Since the discovery of MWNTs by Iijima (1991), its application prospect has attracted world-wide interest of researchers. MWNTs was employed as medium for electron transfer and the electrocatalyst to enhance the sensitivity of the electrochemical detection in electrochemical sensor (Kan et al., 2008, Kumar et al., 2010, Li et al., 2010). Several solvents such as concentrated sulfuric acid (Musameh et al., 2002), acetone (Wu et al., 2002), dihexadecyl hydrogen phosphate (DHP) (Wu et al., 2003) and N,N-dimethylformamide (DMF) (Wang et al., 2001, Wang et al., 2004) have been used to disperse MWNTs in modification of electrodes in previous reports. Nevertheless, the poor stability, weak adhesion and biological incompatibility of modified layer using these dispersants hindered the applications of MWNTs. Chitosan is an abundant natural cationic biopolymer with excellent film-forming ability, high mechanical strength and adhesion and biocompatibility, which had been used in the chemical modification of electrodes (Tkac et al., 2007). Many studies have demonstrated that MWNTs-based CS, which could overcome the darwbacks of MWNTs dispersion in some traditional dispersants, is a promising material (Zeng et al., 2005, Chen et al., 2009).
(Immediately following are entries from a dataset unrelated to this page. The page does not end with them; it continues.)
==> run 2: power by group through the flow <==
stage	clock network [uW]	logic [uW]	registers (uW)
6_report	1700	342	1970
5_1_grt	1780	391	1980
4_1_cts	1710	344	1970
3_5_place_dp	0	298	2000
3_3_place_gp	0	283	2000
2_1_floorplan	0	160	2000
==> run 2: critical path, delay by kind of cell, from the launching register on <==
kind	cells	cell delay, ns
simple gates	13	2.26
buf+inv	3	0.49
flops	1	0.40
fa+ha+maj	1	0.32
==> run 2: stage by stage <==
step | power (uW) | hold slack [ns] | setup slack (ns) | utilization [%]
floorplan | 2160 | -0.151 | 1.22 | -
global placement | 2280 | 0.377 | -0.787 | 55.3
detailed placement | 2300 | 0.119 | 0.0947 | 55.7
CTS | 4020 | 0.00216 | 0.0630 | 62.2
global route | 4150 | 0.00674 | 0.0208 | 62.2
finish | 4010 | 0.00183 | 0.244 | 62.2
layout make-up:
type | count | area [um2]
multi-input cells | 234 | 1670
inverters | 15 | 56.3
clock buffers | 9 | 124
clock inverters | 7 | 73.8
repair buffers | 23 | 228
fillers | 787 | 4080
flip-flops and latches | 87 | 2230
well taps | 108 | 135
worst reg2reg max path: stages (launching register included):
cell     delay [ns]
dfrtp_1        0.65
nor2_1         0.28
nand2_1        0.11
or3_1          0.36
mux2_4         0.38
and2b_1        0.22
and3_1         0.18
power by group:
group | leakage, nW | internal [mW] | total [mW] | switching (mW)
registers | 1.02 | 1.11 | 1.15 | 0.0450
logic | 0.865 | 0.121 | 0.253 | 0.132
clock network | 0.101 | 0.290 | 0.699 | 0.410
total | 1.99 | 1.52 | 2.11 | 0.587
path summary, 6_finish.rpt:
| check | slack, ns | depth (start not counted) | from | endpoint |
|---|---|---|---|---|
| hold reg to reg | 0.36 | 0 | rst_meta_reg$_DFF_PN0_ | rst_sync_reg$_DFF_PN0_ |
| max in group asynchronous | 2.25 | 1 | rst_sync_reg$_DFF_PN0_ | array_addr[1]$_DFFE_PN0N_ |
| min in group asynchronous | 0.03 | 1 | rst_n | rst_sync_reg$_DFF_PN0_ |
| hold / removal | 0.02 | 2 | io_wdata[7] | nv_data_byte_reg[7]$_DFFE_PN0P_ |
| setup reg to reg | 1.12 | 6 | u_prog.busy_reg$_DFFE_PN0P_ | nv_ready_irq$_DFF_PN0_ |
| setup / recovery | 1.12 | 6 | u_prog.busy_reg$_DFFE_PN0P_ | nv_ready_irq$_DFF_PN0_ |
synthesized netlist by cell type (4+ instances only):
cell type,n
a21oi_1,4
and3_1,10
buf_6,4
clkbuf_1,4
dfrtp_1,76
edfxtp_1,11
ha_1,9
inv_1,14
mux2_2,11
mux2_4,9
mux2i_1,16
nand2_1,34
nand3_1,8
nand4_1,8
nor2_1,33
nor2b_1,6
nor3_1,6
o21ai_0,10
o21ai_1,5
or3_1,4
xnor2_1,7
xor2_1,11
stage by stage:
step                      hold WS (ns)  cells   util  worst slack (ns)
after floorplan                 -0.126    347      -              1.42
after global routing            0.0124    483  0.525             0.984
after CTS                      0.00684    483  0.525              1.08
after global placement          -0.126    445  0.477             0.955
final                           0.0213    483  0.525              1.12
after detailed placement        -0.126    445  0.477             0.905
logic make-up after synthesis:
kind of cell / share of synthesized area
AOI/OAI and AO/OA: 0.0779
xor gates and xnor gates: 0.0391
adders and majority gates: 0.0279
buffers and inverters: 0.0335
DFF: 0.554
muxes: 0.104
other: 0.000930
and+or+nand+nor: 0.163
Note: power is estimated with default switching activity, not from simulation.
--- src/hdl/uart_multidrop.sv ---
// serial port with address filtering, shared data port, axi4-lite slave
// Overview of operation
// - filtering on drops frames without address mark
// - transmitter ignores the filtering enable
// - five to eight bits: stop bit marks type
// - nine bits: ninth data bit marks type
// - type one is address, zero is data
// - ninth bit sent exactly as software set
// - accepted address frames buffered and flagged normally
// - one data address: write transmits, read receives
// - unused upper bits dropped and read zero
// - data write ignored while buffer not empty
// - buffered byte moves to idle shifter, sent
// - two-entry receive fifo advances per data read
// - sixteen or eight samples per bit
// - vote at samples 8-10 or 4-6
// - normal speed tolerates 95.36 to 104.58 percent
// - double speed tolerates 96.00 to 103.90 percent
//
// Our own choices: the placing of the registers and register access over AXI4-Lite.
`timescale 1ns/1ns
`default_nettype none
module uart_multidrop (
	// clock and reset
	input  wire logic        sys_clk,
	input  wire logic        rst,
	// axi4-lite write address
	input  wire logic [4:0]  awaddr,
	input  wire logic        awvalid,
	output logic             awready,
	// axi4-lite write data
	input  wire logic [31:0] wdata,
	input  wire logic [3:0]  wstrb,
	input  wire logic        wvalid,
	output logic             wready,
	// axi4-lite write response
	output logic [1:0]       bresp,
	output logic             bvalid,
	input  wire logic        bready,
	// axi4-lite read address
	input  wire logic [4:0]  araddr,
	input  wire logic        arvalid,
	output logic             arready,
	// axi4-lite read data
	output logic [31:0]      rdata,
	output logic [1:0]       rresp,
	output logic             rvalid,
	input  wire logic        rready,
	// serial line
	input  wire logic        rxd,
	output logic             txd
);
	// register index codes returned by the decoder
	localparam logic [2:0] IDX_DATA = 3'h0;
	localparam logic [2:0] IDX_A    = 3'h1;
	localparam logic [2:0] IDX_B    = 3'h2;
	localparam logic [2:0] IDX_C    = 3'h3;
	localparam logic [2:0] IDX_BAUD = 3'h4;
	localparam logic [2:0] IDX_NONE = 3'h7;

	// address decode, shared by read and write paths
	function automatic logic [2:0] reg_index(input logic [4:0] addr);
		if (addr == uart_pkg::ADDR_DATA)
			reg_index = IDX_DATA;
		else if (addr == uart_pkg::ADDR_STAT_A)
			reg_index = IDX_A;
		else if (addr == uart_pkg::ADDR_CTRL_B)
			reg_index = IDX_B;
		else if (addr == uart_pkg::ADDR_CTRL_C)
			reg_index = IDX_C;
		else if (addr == uart_pkg::ADDR_BAUD)
			reg_index = IDX_BAUD;
		else
			reg_index = IDX_NONE;
	endfunction : reg_index

	// bus slave state
	logic [4:0]  aw_addr_q, next_aw_addr;    // held write address
	logic [31:0] w_data_q, next_w_data;      // held write data
	logic [3:0]  w_strb_q, next_w_strb;      // held byte enables
	logic        next_awready, next_wready;
	logic        next_bvalid, next_arready, next_rvalid;
	logic [1:0]  next_bresp, next_rresp;
	logic [31:0] next_rdata;
	// control bits
	logic        filter_en, next_filter;     // frame_filter_enable
	logic        dbl, next_dbl;              // double_speed_select
	logic        rx_en, next_rx_en;
	logic        tx_en, next_tx_en;
	logic [2:0]  size_code, next_size;       // char_size_field
	logic        tx_ninth, next_tx_ninth;
	logic        par_en, next_par_en;
	logic        par_odd, next_par_odd;
	logic        two_stop, next_two_stop;    // stop_bit_count_select
	logic [11:0] baud_div, next_baud;        // baud_divisor
	// transmit holding buffer
	logic [8:0]  tx_hold, next_tx_hold;
	logic        tx_empty, next_tx_empty;    // tx_buffer_empty_flag
	logic        tx_cmpl, next_tx_cmpl;      // tx_complete_flag
	// receive fifo, two entries of {perr, ferr, data9}
	logic [10:0] fifo_mem [2];
	logic [10:0] next_mem [2];
	logic        rd_ptr, next_rd_ptr;
	logic [1:0]  count, next_count;
	logic        overrun, next_overrun;
	// sample tick generator
	logic [11:0] baud_cnt, next_baud_cnt;
	logic        tick, next_tick;
	// links to the shifters
	logic        tx_load, tx_idle, tx_done;
	logic        rx_done, rx_type, rx_ferr, rx_perr;
	logic [8:0]  rx_data;
	// combinational helpers
	logic        do_write, do_read;
	logic [2:0]  w_idx, r_idx;
	logic [10:0] head;
	logic [1:0]  cnt_tmp;
	logic        ptr_tmp;

	assign head = fifo_mem[rd_ptr];
	// buffered byte goes to the shifter once it is free
	assign tx_load = !tx_empty && tx_en && tx_idle;

	// receive sampler
	uart_rx_sampler u_rx (
		.sys_clk      (sys_clk),
		.rst          (rst),
		.sample_tick  (tick),
		.rxd_pin      (rxd),
		.enable       (rx_en),
		.double_speed (dbl),
		.size_code    (size_code),
		.parity_en    (par_en),
		.parity_odd   (par_odd),
		.frame_done   (rx_done),
		.frame_data   (rx_data),
		.frame_type   (rx_type),
		.frame_err    (rx_ferr),
		.parity_err   (rx_perr)
	);

	// transmit shifter, filtering enable deliberately not wired
	uart_tx_shifter u_tx (
		.sys_clk      (sys_clk),
		.rst          (rst),
		.sample_tick  (tick),
		.double_speed (dbl),
		.size_code    (size_code),
		.parity_en    (par_en),
		.parity_odd   (par_odd),
		.two_stop     (two_stop),
		.load         (tx_load),
		.load_data    (tx_hold),
		.idle         (tx_idle),
		.done         (tx_done),
		.txd          (txd)
	);

	// next values for bus, control, buffers and tick
	always_comb
	begin
		next_aw_addr = aw_addr_q;
		next_w_data = w_data_q;
		next_w_strb = w_strb_q;
		next_awready = awready;
		next_wready = wready;
		next_bvalid = bvalid;
		next_bresp = bresp;
		next_arready = arready;
		next_rvalid = rvalid;
		next_rresp = rresp;
		next_rdata = rdata;
		next_filter = filter_en;
		next_dbl = dbl;
		next_rx_en = rx_en;
		next_tx_en = tx_en;
		next_size = size_code;
		next_tx_ninth = tx_ninth;
		next_par_en = par_en;
		next_par_odd = par_odd;
		next_two_stop = two_stop;
		next_baud = baud_div;
		next_tx_hold = tx_hold;
		next_tx_empty = tx_empty;
		next_tx_cmpl = tx_cmpl;
		next_mem = fifo_mem;
		next_rd_ptr = rd_ptr;
		next_count = count;
		next_overrun = overrun;
		// sample tick from the divisor
		next_tick = (baud_cnt == 12'h000);
		next_baud_cnt = next_tick ? baud_div : baud_cnt - 12'h001;

		// address and data accepted independently, either order
		if (awvalid && awready)
		begin
			next_aw_addr = awaddr;
			next_awready = 1'b0;
		end
		if (wvalid && wready)
		begin
			next_w_data = wdata;
			next_w_strb = wstrb;
			next_wready = 1'b0;
		end
		if (bvalid && bready)
			next_bvalid = 1'b0;
		do_write = !awready && !wready && !bvalid;
		w_idx = reg_index(aw_addr_q);
		do_read = arvalid && arready;
		r_idx = reg_index(araddr);

		// shifter took the held byte
		if (tx_load)
			next_tx_empty = 1'b1;
		// complete when the frame left and nothing waits
		if (tx_done && tx_empty)
			next_tx_cmpl = 1'b1;

		if (do_write)
		begin
			next_awready = 1'b1;
			next_wready = 1'b1;
			next_bvalid = 1'b1;
			next_bresp = (w_idx == IDX_NONE) ? uart_pkg::RESP_SLVERR : uart_pkg::RESP_OKAY;
			if (w_strb_q[0])
			begin
				if (w_idx == IDX_DATA)
				begin
					// write lands only while the buffer is empty
					if (tx_empty)
					begin
						next_tx_hold = {tx_ninth, w_data_q[7:0]};
						next_tx_empty = 1'b0;
					end
				end
				else if (w_idx == IDX_A)
				begin
					next_filter = w_data_q[uart_pkg::A_FILTER];
					next_dbl = w_data_q[uart_pkg::A_DBL];
					// write one clears, a same-cycle completion wins
					if (w_data_q[uart_pkg::A_TX_DONE] && !(tx_done && tx_empty))
						next_tx_cmpl = 1'b0;
				end
				else if (w_idx == IDX_B)
				begin
					next_rx_en = w_data_q[uart_pkg::B_RX_EN];
					next_tx_en = w_data_q[uart_pkg::B_TX_EN];
					next_size[2] = w_data_q[uart_pkg::B_SIZE2];
					next_tx_ninth = w_data_q[uart_pkg::B_TX9];
				end
				else if (w_idx == IDX_C)
				begin
					next_par_en = w_data_q[uart_pkg::C_PAR_EN];
					next_par_odd = w_data_q[uart_pkg::C_PAR_ODD];
					next_two_stop = w_data_q[uart_pkg::C_STOP2];
					next_size[1:0] = w_data_q[uart_pkg::C_SIZE_LO +: 2];
				end
				else if (w_idx == IDX_BAUD)
					next_baud[7:0] = w_data_q[7:0];
			end
			if (w_strb_q[1] && w_idx == IDX_BAUD)
				next_baud[11:8] = w_data_q[11:8];
		end

		// read: register the answer, data port pops the fifo
		if (rvalid && rready)
		begin
			next_rvalid = 1'b0;
			next_arready = 1'b1;
		end
		cnt_tmp = count;
		ptr_tmp = rd_ptr;
		if (do_read)
		begin
			next_arready = 1'b0;
			next_rvalid = 1'b1;
			next_rresp = uart_pkg::RESP_OKAY;
			next_rdata = 32'h0000_0000;
			if (r_idx == IDX_DATA)
			begin
				next_rdata[7:0] = head[7:0];
				// every data read with an entry waiting moves the fifo
				if (count != 2'h0)
				begin
					cnt_tmp = count - 2'h1;
					ptr_tmp = ~rd_ptr;
				end
			end
			else if (r_idx == IDX_A)
				next_rdata[7:0] = {count != 2'h0, tx_cmpl, tx_empty,
					head[9] & (count != 2'h0), overrun,
					head[10] & (count != 2'h0), dbl, filter_en};
			else if (r_idx == IDX_B)
				next_rdata[7:0] = {3'h0, rx_en, tx_en, size_code[2],
					head[8] & (count != 2'h0), tx_ninth};
			else if (r_idx == IDX_C)
				next_rdata[7:0] = {2'h0, par_en, par_odd, two_stop,
					size_code[1:0], 1'b0};
			else if (r_idx == IDX_BAUD)
				next_rdata[11:0] = baud_div;
			else
				next_rresp = uart_pkg::RESP_SLVERR;
		end

		// filtering drops data frames silently
		if (rx_done && rx_en && !(filter_en && !rx_type))
		begin
			if (cnt_tmp == 2'h2)
				next_overrun = 1'b1;
			else
			begin
				// stored and flagged like any frame
				next_mem[ptr_tmp ^ cnt_tmp[0]] = {rx_perr, rx_ferr, rx_data};
				cnt_tmp = cnt_tmp + 2'h1;
				next_overrun = 1'b0;
			end
		end
		next_count = cnt_tmp;
		next_rd_ptr = ptr_tmp;
		// disabled receiver flushes the fifo
		if (!rx_en)
		begin
			next_count = 2'h0;
			next_overrun = 1'b0;
		end
	end

	// registers
	always_ff @(posedge sys_clk)
	begin
		if (rst)
		begin
			aw_addr_q <= 5'h00;
			w_data_q <= 32'h0000_0000;
			w_strb_q <= 4'h0;
			awready <= 1'b1;
			wready <= 1'b1;
			bvalid <= 1'b0;
			bresp <= uart_pkg::RESP_OKAY;
			arready <= 1'b1;
			rvalid <= 1'b0;
			rresp <= uart_pkg::RESP_OKAY;
			rdata <= 32'h0000_0000;
			filter_en <= 1'b0;
			dbl <= 1'b0;
			rx_en <= 1'b0;
			tx_en <= 1'b0;
			size_code <= uart_pkg::SIZE_RESET;
			tx_ninth <= 1'b0;
			par_en <= 1'b0;
			par_odd <= 1'b0;
			two_stop <= 1'b0;
			baud_div <= uart_pkg::BAUD_RESET;
			tx_hold <= 9'h000;
			tx_empty <= 1'b1;
			tx_cmpl <= 1'b0;
			fifo_mem[0] <= 11'h000;
			fifo_mem[1] <= 11'h000;
			rd_ptr <= 1'b0;
			count <= 2'h0;
			overrun <= 1'b0;
			baud_cnt <= 12'h000;
			tick <= 1'b0;
		end
		else
		begin
			aw_addr_q <= next_aw_addr;
			w_data_q <= next_w_data;
			w_strb_q <= next_w_strb;
			awready <= next_awready;
			wready <= next_wready;
			bvalid <= next_bvalid;
			bresp <= next_bresp;
			arready <= next_arready;
			rvalid <= next_rvalid;
			rresp <= next_rresp;
			rdata <= next_rdata;
			filter_en <= next_filter;
			dbl <= next_dbl;
			rx_en <= next_rx_en;
			tx_en <= next_tx_en;
			size_code <= next_size;
			tx_ninth <= next_tx_ninth;
			par_en <= next_par_en;
			par_odd <= next_par_odd;
			two_stop <= next_two_stop;
			baud_div <= next_baud;
			tx_hold <= next_tx_hold;
			tx_empty <= next_tx_empty;
			tx_cmpl <= next_tx_cmpl;
			fifo_mem <= next_mem;
			rd_ptr <= next_rd_ptr;
			count <= next_count;
			overrun <= next_overrun;
			baud_cnt <= next_baud_cnt;
			tick <= next_tick;
		end
	end
endmodule : uart_multidrop
`default_nettype wire

--- src/hdl/uart_rx_sampler.sv ---
// receive sampler: start detect, majority vote, frame assembly
`timescale 1ns/1ns
`default_nettype none
module uart_rx_sampler (
	// clock and reset
	input  wire logic       sys_clk,
	input  wire logic       rst,
	// sample tick and line
	input  wire logic       sample_tick,
	input  wire logic       rxd_pin,
	// format
	input  wire logic       enable,
	input  wire logic       double_speed,
	input  wire logic [2:0] size_code,
	input  wire logic       parity_en,
	input  wire logic       parity_odd,
	// finished frame
	output logic            frame_done,
	output logic [8:0]      frame_data,
	output logic            frame_type,
	output logic            frame_err,
	output logic            parity_err
);
	typedef enum logic [2:0] {
		RX_IDLE  = 3'b001,
		RX_START = 3'b010,
		RX_BITS  = 3'b100
	} rx_state_t;

	logic       rxd_meta, rxd_sync;         // line synchroniser
	rx_state_t  state, next_state;          // sequencer
	logic [4:0] sample_no, next_sample;     // sample within bit
	logic [1:0] votes, next_votes;          // first two vote samples
	logic [3:0] bit_idx, next_bit;          // bit within frame
	logic [10:0] shreg, next_shreg;         // collected bits, lsb first
	logic       next_done;
	logic [3:0] nb, last;                   // data bits, stop index
	logic [4:0] spb, sf, cur;
	logic       maj;

	// sequencing per sample tick
	always_comb
	begin
		nb = uart_pkg::char_bits(size_code);
		spb = double_speed ? uart_pkg::SAMPLES_DOUBLE : uart_pkg::SAMPLES_NORMAL;
		sf = double_speed ? uart_pkg::VOTE_FIRST_DOUBLE : uart_pkg::VOTE_FIRST_NORMAL;
		last = nb + {3'h0, parity_en};
		cur = sample_no + 5'h01;
		maj = (votes[1] & votes[0]) | (votes[1] & rxd_sync) | (votes[0] & rxd_sync);
		next_state = state;
		next_sample = sample_no;
		next_votes = votes;
		next_bit = bit_idx;
		next_shreg = shreg;
		next_done = 1'b0;
		if (!enable)
			next_state = RX_IDLE;
		else if (sample_tick)
		begin
			case (state)
				RX_IDLE:
				begin
					// first low sample counts as sample one
					if (!rxd_sync)
					begin
						next_state = RX_START;
						next_sample = 5'h01;
					end
				end
				RX_START, RX_BITS:
				begin
					next_sample = cur;
					if (cur == sf || cur == sf + 5'h01)
						next_votes = {votes[0], rxd_sync};
					// third vote sample decides the bit
					if (cur == sf + 5'h02)
					begin
						if (state == RX_START)
						begin
							if (maj)
								next_state = RX_IDLE; // noise spike
						end
						else
						begin
							next_shreg[bit_idx] = maj;
							// done right after the stop vote, early start allowed
							if (bit_idx == last)
							begin
								next_state = RX_IDLE;
								next_done = 1'b1;
							end
						end
					end
					if (cur == spb)
					begin
						next_sample = 5'h00;
						if (state == RX_START)
						begin
							next_state = RX_BITS;
							next_bit = 4'h0;
						end
						else
							next_bit = bit_idx + 4'h1;
					end
				end
				default: next_state = RX_IDLE;
			endcase
		end
	end

	// registers
	always_ff @(posedge sys_clk)
	begin
		rxd_meta <= rxd_pin;
		rxd_sync <= rxd_meta;
		if (rst)
		begin
			state <= RX_IDLE;
			sample_no <= 5'h00;
			votes <= 2'h3;
			bit_idx <= 4'h0;
			shreg <= 11'h7ff;
			frame_done <= 1'b0;
		end
		else
		begin
			state <= next_state;
			sample_no <= next_sample;
			votes <= next_votes;
			bit_idx <= next_bit;
			shreg <= next_shreg;
			frame_done <= next_done;
		end
	end

	// fields of the finished frame
	always_comb
	begin
		for (int i = 0; i < 9; i++)
			frame_data[i] = (i < int'(nb)) ? shreg[i] : 1'b0;
		// ninth bit or first stop bit marks the frame type
		frame_type = (nb == 4'h9) ? shreg[8] : shreg[last];
		frame_err = !shreg[last];
		parity_err = parity_en & ((^frame_data) ^ parity_odd ^ shreg[nb]);
	end
endmodule : uart_rx_sampler
`default_nettype wire

--- src/hdl/uart_tx_shifter.sv ---
// transmit shift register and frame builder
`timescale 1ns/1ns
`default_nettype none
module uart_tx_shifter (
	// clock and reset
	input  wire logic       sys_clk,
	input  wire logic       rst,
	// tick and format
	input  wire logic       sample_tick,
	input  wire logic       double_speed,
	input  wire logic [2:0] size_code,
	input  wire logic       parity_en,
	input  wire logic       parity_odd,
	input  wire logic       two_stop,
	// load from holding buffer
	input  wire logic       load,
	input  wire logic [8:0] load_data,
	// status and line
	output logic            idle,
	output logic            done,
	output logic            txd
);
	logic [12:0] shreg, next_shreg;   // frame bits, lsb leaves first
	logic [3:0]  left, next_left;     // bits still to send
	logic [4:0]  ticks, next_ticks;   // ticks inside current bit
	logic        next_done, next_txd;
	logic [3:0]  nb;
	logic [4:0]  spb;

	// frame build and shifting
	always_comb
	begin
		nb = uart_pkg::char_bits(size_code);
		spb = double_speed ? uart_pkg::SAMPLES_DOUBLE : uart_pkg::SAMPLES_NORMAL;
		next_shreg = shreg;
		next_left = left;
		next_ticks = ticks;
		next_done = 1'b0;
		if (load && left == 4'h0)
		begin
			// start, data (upper unused dropped), parity, stops
			next_shreg = 13'h1ffe;
			for (int i = 0; i < 9; i++)
				if (i < int'(nb))
					next_shreg[i + 1] = load_data[i];
			if (parity_en)
				next_shreg[nb + 4'h1] = (^(load_data & ~(9'h1ff << nb))) ^ parity_odd;
			next_left = nb + 4'h2 + {3'h0, parity_en} + {3'h0, two_stop};
			next_ticks = 5'h00;
		end
		else if (left != 4'h0 && sample_tick)
		begin
			next_ticks = ticks + 5'h01;
			if (next_ticks == spb)
			begin
				next_ticks = 5'h00;
				next_shreg = {1'b1, shreg[12:1]};
				next_left = left - 4'h1;
				next_done = (left == 4'h1);
			end
		end
		next_txd = (next_left == 4'h0) ? 1'b1 : next_shreg[0];
	end

	// registers
	always_ff @(posedge sys_clk)
	begin
		if (rst)
		begin
			shreg <= 13'h1fff;
			left <= 4'h0;
			ticks <= 5'h00;
			done <= 1'b0;
			txd <= 1'b1;
		end
		else
		begin
			shreg <= next_shreg;
			left <= next_left;
			ticks <= next_ticks;
			done <= next_done;
			txd <= next_txd;
		end
	end

	assign idle = (left == 4'h0);
endmodule : uart_tx_shifter
`default_nettype wire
Carbadox (CBX) is widely used as feed additives in livestock and aquaculture. However, due to strong mutagenic and carcinogenic effects of CBX (Čihák and Vontorková, 1983, Yoshimura et al., 1981), many countries have banned the use of the drug. Quinoxaline-2-carboxylic acid (QCA) is the marker residues of CBX in tissues (Hutchinson et al., 2005), and it has been reported that QCA was found at trace levels in various samples including pork, chicken and fish. Various analytical methods like high performance liquid chromatography (HPLC) have been developed to assay QCA in complex samples. Nevertheless, a number of shortcomings still exists, including time-consuming procedures, expensive instrumentation and complex pretreatment steps. Consequently, the development of a convenient, rapid and accurate method for the determination of QCA is highly desirable. Electrochemical methods are considered as one of the most potential approaches because of their high sensitivity and simplicity.

In this study, we have developed an electrochemical sensor for QCA determination using a sol–gel MIP film as recognition element on GCE surface decorated by MWNTs-CS composite. The effect of MWNTs-CS composite on the modified electrode and performance of the developed MIP sensor were systematically evaluated by various experiments. This research was aimed at overcoming some shortcomings of weak signal response, long incubation time with MIP sensor, and also offering a rapid, sensitive and accurate electrochemical method for QCA determination.